Flash security settings cannot be changed

[Eugene Lazutkin]

dojox\embed\Flash.js defines security settings as constants:

swLiveConnect: "true",
allowScriptAccess: "sameDomain",
allowNetworking:"all",

Specifically allowScriptAccess: "sameDomain" prevents using SWF files from Google/AOL CDN.

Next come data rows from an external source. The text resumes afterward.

From an optimization exercise on the open Yosys and OpenROAD flow, aimed at a short achievable clock period and few clock cycles; shortcuts taken in it are not production practice. In this exercise RTL edits were held to simulation tests only and were not proved equivalent to the original. Power figures rest on the tool's default switching activity, not on a simulated workload.

### design.v
`default_nettype none
package cpu_pkg;
    localparam int WORD_W    = 16;
    localparam int BYTE_W    = 8;
    localparam int PC_W      = 8;
    localparam int REG_IDX_W = 3;
    localparam int OP_W      = 5;
    localparam int VAL3_W    = 4;
    localparam int NUM_REGS  = 8;
    localparam int PC_LAST   = 255;
    localparam int OP_LSB   = 11;
    localparam int R1_LSB   = 8;
    localparam int R2_LSB   = 4;
    localparam int R3_LSB   = 0;
    localparam int IMM8_LSB = 0;
    typedef logic [WORD_W-1:0]    word_t;
    typedef logic [BYTE_W-1:0]    byte_t;
    typedef logic [PC_W-1:0]      pc_t;
    typedef logic [PC_W:0]        mem_addr_t;
    typedef logic [REG_IDX_W-1:0] reg_idx_t;
    typedef enum logic [OP_W-1:0] {
        NOP  = 5'd0,  HALT = 5'd1,  LOAD = 5'd2,  STORE = 5'd3,
        LDIH = 5'd4,  ADD  = 5'd5,  ADDI = 5'd6,  SUB   = 5'd7,
        SUBI = 5'd8,  CMP  = 5'd9,  AND  = 5'd10, OR    = 5'd11,
        XOR  = 5'd12, SLL  = 5'd13, SRL  = 5'd14, SET   = 5'd15,
        JUMP = 5'd16, JMPR = 5'd17, BZ   = 5'd18, BNZ   = 5'd19,
        BN   = 5'd20, BNN  = 5'd21, BC   = 5'd22, BNC   = 5'd23
    } opcode_e;
    typedef enum logic [2:0] {
        IDLE, IF, IF2, ID, EX, MEM, MEM2, WB
    } state_e;
    typedef enum logic [1:0] {
        RUNNING = 2'd0,
        HALTED  = 2'd1,
        MEM_END = 2'd2
    } run_status_e;
    function automatic logic [OP_W-1:0] instr_op(word_t w);
        instr_op = w[OP_LSB +: OP_W];
    endfunction
    function automatic reg_idx_t instr_r1(word_t w);
        instr_r1 = w[R1_LSB +: REG_IDX_W];
    endfunction
    function automatic logic writes_reg(logic [OP_W-1:0] op);
        writes_reg = (op == LOAD) || (op == LDIH) || (op == ADD) || (op == ADDI) ||
                     (op == SUB) || (op == SUBI) || (op == AND) || (op == OR) ||
                     (op == XOR) || (op == SLL) || (op == SRL) || (op == SET);
    endfunction
    function automatic logic sets_flags(logic [OP_W-1:0] op);
        sets_flags = (op == LDIH) || (op == ADD) || (op == ADDI) || (op == SUB) ||
                     (op == SUBI) || (op == CMP) || (op == AND) || (op == OR) ||
                     (op == XOR) || (op == SLL) || (op == SRL);
    endfunction
    function automatic logic uses_r1_as_a(logic [OP_W-1:0] op);
        uses_r1_as_a = (op == LDIH) || (op == ADDI) || (op == SUBI) || (op == JMPR) ||
                       (op == BZ) || (op == BNZ) || (op == BN) || (op == BNN) ||
                       (op == BC) || (op == BNC);
    endfunction
    function automatic logic uses_r2_as_a(logic [OP_W-1:0] op);
        uses_r2_as_a = (op == LOAD) || (op == STORE) || (op == ADD) || (op == SUB) ||
                       (op == CMP) || (op == AND) || (op == OR) || (op == XOR) ||
                       (op == SLL) || (op == SRL);
    endfunction
endpackage
`default_nettype wire
`timescale 1ns/1ps
`default_nettype none
import cpu_pkg::*;
module seq_control (
    input  wire                       clk,
    input  wire                       rst_n,
    input  wire                       start,
    input  wire cpu_pkg::byte_t       i_datain,
    input  wire                       branch_taken,
    input  wire cpu_pkg::pc_t         new_pc,
    output cpu_pkg::state_e           state,
    output cpu_pkg::word_t            instr,
    output logic                      byte_sel,
    output cpu_pkg::mem_addr_t        i_addr,
    output cpu_pkg::run_status_e      run_status
);
    cpu_pkg::state_e next_state;
    cpu_pkg::pc_t pc;
    logic   halt_op;
    logic   at_last;
    assign halt_op = (cpu_pkg::instr_op(instr) == HALT);
    assign at_last = (pc == 8'd255);
    assign byte_sel = (state == IF2) || (state == MEM2);
    assign i_addr   = {pc, byte_sel};
    always_comb
    begin
        next_state = state;
        case (state)
            IDLE:
                if (start)
                    next_state = IF;
            IF:      next_state = IF2;
            IF2:     next_state = ID;
            ID:      next_state = EX;
            EX:      next_state = MEM;
            MEM:     next_state = MEM2;
            MEM2:    next_state = WB;
            WB:
                if (halt_op || at_last)
                    next_state = IDLE;
                else
                    next_state = IF;
            default: next_state = IDLE;
        endcase
    end
    always_ff @(posedge clk or negedge rst_n)
    begin
        if (!rst_n)
        begin
            state      <= IDLE;
            pc         <= '0;
            run_status <= HALTED;
        end
        else
        begin
            state <= next_state;
            if ((state == IDLE) && start)
            begin
                pc         <= '0;
                run_status <= RUNNING;
            end
            else if (state == WB)
            begin
                if (branch_taken)
                    pc <= new_pc;
                else if (!at_last)
                    pc <= pc + 1'b1;
                if (halt_op)
                    run_status <= HALTED;
                else if (at_last)
                    run_status <= MEM_END;
            end
        end
    end
    always_ff @(posedge clk or negedge rst_n)
    begin
        if (!rst_n)
            instr <= '0;
        else if (state == IF)
            instr[BYTE_W-1:0] <= i_datain;
        else if (state == IF2)
            instr[WORD_W-1:BYTE_W] <= i_datain;
    end
endmodule
`default_nettype wire
`timescale 1ns/1ps
`default_nettype none
import cpu_pkg::*;
module reg_file (
    input  wire                    clk,
    input  wire                    rst_n,
    input  wire cpu_pkg::reg_idx_t rd_a_idx,
    input  wire cpu_pkg::reg_idx_t rd_b_idx,
    input  wire cpu_pkg::reg_idx_t wr_idx,
    input  wire                    wr_word,
    input  wire                    wr_lo,
    input  wire                    wr_hi,
    input  wire cpu_pkg::word_t    wr_data,
    output cpu_pkg::word_t         rd_a,
    output cpu_pkg::word_t         rd_b
);
    cpu_pkg::word_t gr [NUM_REGS];
    assign rd_a = gr[rd_a_idx];
    assign rd_b = gr[rd_b_idx];
    always_ff @(posedge clk or negedge rst_n)
    begin
        if (!rst_n)
        begin
            for (int i = 0; i < NUM_REGS; i++)
                gr[i] <= '0;
        end
        else if (wr_word)
            gr[wr_idx] <= wr_data;
        else
        begin
            if (wr_lo)
                gr[wr_idx][BYTE_W-1:0] <= wr_data[BYTE_W-1:0];
            if (wr_hi)
                gr[wr_idx][WORD_W-1:BYTE_W] <= wr_data[WORD_W-1:BYTE_W];
        end
    end
endmodule
`default_nettype wire
`timescale 1ns/1ps
`default_nettype none
import cpu_pkg::*;
module operand_decode (
    input  wire                    clk,
    input  wire                    rst_n,
    input  wire cpu_pkg::state_e   state,
    input  wire cpu_pkg::word_t    instr,
    input  wire cpu_pkg::word_t    rd_a,
    input  wire cpu_pkg::word_t    rd_b,
    output cpu_pkg::reg_idx_t      rd_a_idx,
    output cpu_pkg::reg_idx_t      rd_b_idx,
    output cpu_pkg::word_t         op_a,
    output cpu_pkg::word_t         op_b,
    output cpu_pkg::word_t         store_data
);
    logic [cpu_pkg::OP_W-1:0] op;
    cpu_pkg::reg_idx_t r2;
    cpu_pkg::reg_idx_t r3;
    cpu_pkg::byte_t    imm8;
    logic     b_from_reg;
    cpu_pkg::word_t    a_next;
    cpu_pkg::word_t    b_next;
    assign op   = cpu_pkg::instr_op(instr);
    assign r2   = instr[R2_LSB +: REG_IDX_W];
    assign r3   = instr[R3_LSB +: REG_IDX_W];
    assign imm8 = instr[IMM8_LSB +: BYTE_W];
    assign rd_a_idx = cpu_pkg::uses_r1_as_a(op) ? cpu_pkg::instr_r1(instr) : r2;
    assign rd_b_idx = b_from_reg ? r3 : cpu_pkg::instr_r1(instr);
    assign a_next = (cpu_pkg::uses_r1_as_a(op) || cpu_pkg::uses_r2_as_a(op)) ? rd_a : '0;
    always_comb
    begin
        b_from_reg = 1'b0;
        case (op)
            LOAD, STORE, SLL, SRL:
                b_next = {12'd0, instr[VAL3_W-1:0]};
            ADDI, SUBI, SET, JUMP, JMPR, BZ, BNZ, BN, BNN, BC, BNC:
                b_next = {8'd0, imm8};
            LDIH:
                b_next = {imm8, 8'd0};
            ADD, SUB, CMP, AND, OR, XOR:
            begin
                b_from_reg = 1'b1;
                b_next     = rd_b;
            end
            default:
                b_next = '0;
        endcase
    end
    always_ff @(posedge clk or negedge rst_n)
    begin
        if (!rst_n)
        begin
            op_a       <= '0;
            op_b       <= '0;
            store_data <= '0;
        end
        else if (state == ID)
        begin
            op_a <= a_next;
            op_b <= b_next;
            if (op == STORE)
                store_data <= rd_b;
        end
    end
endmodule
`default_nettype wire
`timescale 1ns/1ps
`default_nettype none
import cpu_pkg::*;
module alu_execute (
    input  wire                    clk,
    input  wire                    rst_n,
    input  wire cpu_pkg::state_e   state,
    input  wire cpu_pkg::word_t    instr,
    input  wire cpu_pkg::word_t    op_a,
    input  wire cpu_pkg::word_t    op_b,
    output cpu_pkg::word_t         result,
    output logic                   branch_taken,
    output cpu_pkg::pc_t           new_pc
);
    logic [cpu_pkg::OP_W-1:0] op;
    logic [WORD_W:0] sum;
    logic [WORD_W:0] diff;
    cpu_pkg::word_t           alu_out;
    logic            alu_carry;
    logic            zf;
    logic            nf;
    logic            cf;
    assign op = cpu_pkg::instr_op(instr);
    assign sum  = {1'b0, op_a} + {1'b0, op_b};
    assign diff = {1'b0, op_a} - {1'b0, op_b};
    always_comb
    begin
        alu_carry = cf;
        case (op)
            ADD, ADDI, LDIH: {alu_carry, alu_out} = sum;
            SUB, SUBI, CMP:  {alu_carry, alu_out} = diff;
            AND:
            begin
                alu_out   = op_a & op_b;
                alu_carry = 1'b0;
            end
            OR:
            begin
                alu_out   = op_a | op_b;
                alu_carry = 1'b0;
            end
            XOR:
            begin
                alu_out   = op_a ^ op_b;
                alu_carry = 1'b0;
            end
            SLL:        alu_out = op_a << op_b[VAL3_W-1:0];
            SRL:        alu_out = op_a >> op_b[VAL3_W-1:0];
            SET, JUMP:  alu_out = op_b;
            default:    alu_out = sum[WORD_W-1:0];
        endcase
    end
    always_ff @(posedge clk or negedge rst_n)
    begin
        if (!rst_n)
        begin
            result <= '0;
            zf     <= 1'b0;
            nf     <= 1'b0;
            cf     <= 1'b0;
        end
        else if (state == EX)
        begin
            result <= alu_out;
            if (cpu_pkg::sets_flags(op))
            begin
                cf <= alu_carry;
                zf <= (alu_out == '0);
                nf <= alu_out[WORD_W-1];
            end
        end
    end
    always_comb
    begin
        case (op)
            JUMP, JMPR: branch_taken = 1'b1;
            BZ:         branch_taken = zf;
            BNZ:        branch_taken = !zf;
            BN:         branch_taken = nf;
            BNN:        branch_taken = !nf;
            BC:         branch_taken = cf;
            BNC:        branch_taken = !cf;
            default:    branch_taken = 1'b0;
        endcase
    end
    assign new_pc = result[PC_W-1:0];
endmodule
`default_nettype wire
`timescale 1ns/1ps
`default_nettype none
import cpu_pkg::*;
module result_writeback (
    input  wire cpu_pkg::state_e   state,
    input  wire cpu_pkg::word_t    instr,
    input  wire                    byte_sel,
    input  wire cpu_pkg::word_t    result,
    input  wire cpu_pkg::word_t    store_data,
    input  wire cpu_pkg::byte_t    d_datain,
    output cpu_pkg::mem_addr_t     d_addr,
    output logic                   d_we,
    output cpu_pkg::byte_t         d_dataout,
    output cpu_pkg::reg_idx_t      wr_idx,
    output logic                   wr_word,
    output logic                   wr_lo,
    output logic                   wr_hi,
    output cpu_pkg::word_t         wr_data
);
    logic [cpu_pkg::OP_W-1:0] op;
    logic    mem_phase;
    assign op        = cpu_pkg::instr_op(instr);
    assign mem_phase = (state == MEM) || (state == MEM2);
    assign d_addr    = {result[PC_W-1:0], byte_sel};
    assign d_we      = mem_phase && (op == STORE);
    assign d_dataout = byte_sel ? store_data[WORD_W-1:BYTE_W] : store_data[BYTE_W-1:0];
    assign wr_idx  = cpu_pkg::instr_r1(instr);
    assign wr_lo   = (state == MEM) && (op == LOAD);
    assign wr_hi   = (state == MEM2) && (op == LOAD);
    assign wr_word = (state == WB) && cpu_pkg::writes_reg(op) && (op != LOAD);
    assign wr_data = wr_word ? result : {d_datain, d_datain};
endmodule
`default_nettype wire
`timescale 1ns/1ps
`default_nettype none
import cpu_pkg::*;
module serial_cpu_top (
    input  wire                       clk,
    input  wire                       rst_n,
    input  wire                       start,
    input  wire cpu_pkg::byte_t       i_datain,
    input  wire cpu_pkg::byte_t       d_datain,
    output cpu_pkg::mem_addr_t        i_addr,
    output cpu_pkg::mem_addr_t        d_addr,
    output logic                      d_we,
    output cpu_pkg::byte_t            d_dataout,
    output cpu_pkg::run_status_e      run_status
);
    cpu_pkg::state_e   state;
    cpu_pkg::word_t    instr;
    logic     byte_sel;
    logic     branch_taken;
    cpu_pkg::pc_t      new_pc;
    cpu_pkg::reg_idx_t rd_a_idx;
    cpu_pkg::reg_idx_t rd_b_idx;
    cpu_pkg::word_t    rd_a;
    cpu_pkg::word_t    rd_b;
    cpu_pkg::word_t    op_a;
    cpu_pkg::word_t    op_b;
    cpu_pkg::word_t    store_data;
    cpu_pkg::word_t    result;
    cpu_pkg::reg_idx_t wr_idx;
    logic     wr_word;
    logic     wr_lo;
    logic     wr_hi;
    cpu_pkg::word_t    wr_data;
    seq_control seq_control_i (
        .clk          (clk),
        .rst_n        (rst_n),
        .start        (start),
        .i_datain     (i_datain),
        .branch_taken (branch_taken),
        .new_pc       (new_pc),
        .state        (state),
        .instr        (instr),
        .byte_sel     (byte_sel),
        .i_addr       (i_addr),
        .run_status   (run_status)
    );
    reg_file reg_file_i (
        .clk      (clk),
        .rst_n    (rst_n),
        .rd_a_idx (rd_a_idx),
        .rd_b_idx (rd_b_idx),
        .wr_idx   (wr_idx),
        .wr_word  (wr_word),
        .wr_lo    (wr_lo),
        .wr_hi    (wr_hi),
        .wr_data  (wr_data),
        .rd_a     (rd_a),
        .rd_b     (rd_b)
    );
    operand_decode operand_decode_i (
        .clk        (clk),
        .rst_n      (rst_n),
        .state      (state),
        .instr      (instr),
        .rd_a       (rd_a),
        .rd_b       (rd_b),
        .rd_a_idx   (rd_a_idx),
        .rd_b_idx   (rd_b_idx),
        .op_a       (op_a),
        .op_b       (op_b),
        .store_data (store_data)
    );
    alu_execute alu_execute_i (
        .clk          (clk),
        .rst_n        (rst_n),
        .state        (state),
        .instr        (instr),
        .op_a         (op_a),
        .op_b         (op_b),
        .result       (result),
        .branch_taken (branch_taken),
        .new_pc       (new_pc)
    );
    result_writeback result_writeback_i (
        .state      (state),
        .instr      (instr),
        .byte_sel   (byte_sel),
        .result     (result),
        .store_data (store_data),
        .d_datain   (d_datain),
        .d_addr     (d_addr),
        .d_we       (d_we),
        .d_dataout  (d_dataout),
        .wr_idx     (wr_idx),
        .wr_word    (wr_word),
        .wr_lo      (wr_lo),
        .wr_hi      (wr_hi),
        .wr_data    (wr_data)
    );
endmodule
`default_nettype wire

It would be nice if these settings can be overwritten by user.

[Mike Wilcox]

Look at FileUploader?, line 1279. That will show you how to set those parameters.

[Mike Wilcox]

That was not meant to be rude :) FileUploader? is always a good reference for using Flash. But here is a quick example:

var args = {
	expressInstall:true,
	path: this.swfPath.uri || this.swfPath,
	width: w,
	height: h,
	allowScriptAccess:"always",
	allowNetworking:"all",
	vars: {
		isDebug: this.isDebug,
		devMode:this.devMode
	},
	params: {
		scale:"noscale",
		wmode:"opaque"
	}

};
this.flashObject = new dojox.embed.Flash(args, this.domNode);

[Eugene Lazutkin]

Personally I don't care about FileUploader. I care about dojox.av.FLVideo. dojox.embed.Flash is used there, but I fail to see how I can add/change missing parameters. I suspect that dojox.av.FLAudio has the same problem.

And it is not an enhancement, but rather a bug that renders dojox.av.FLVideo completely unusable from CDN or from a different domain. The simple fix (allowScriptAccess: "always") helps.

[Mike Wilcox]

Ok, so this was about av.FLVideo, not about embed.Flash. embed.Flash seems fine.

[Mike Wilcox]

(In [22531]) Fixes #11468 allowed ability to set security settings, and also added them in as defaults (so one likely shouldn't have to)

[Mike Wilcox]

(In [22532]) Refs #11468 - Uploader was missing some security settings. It was surprising that it worked before.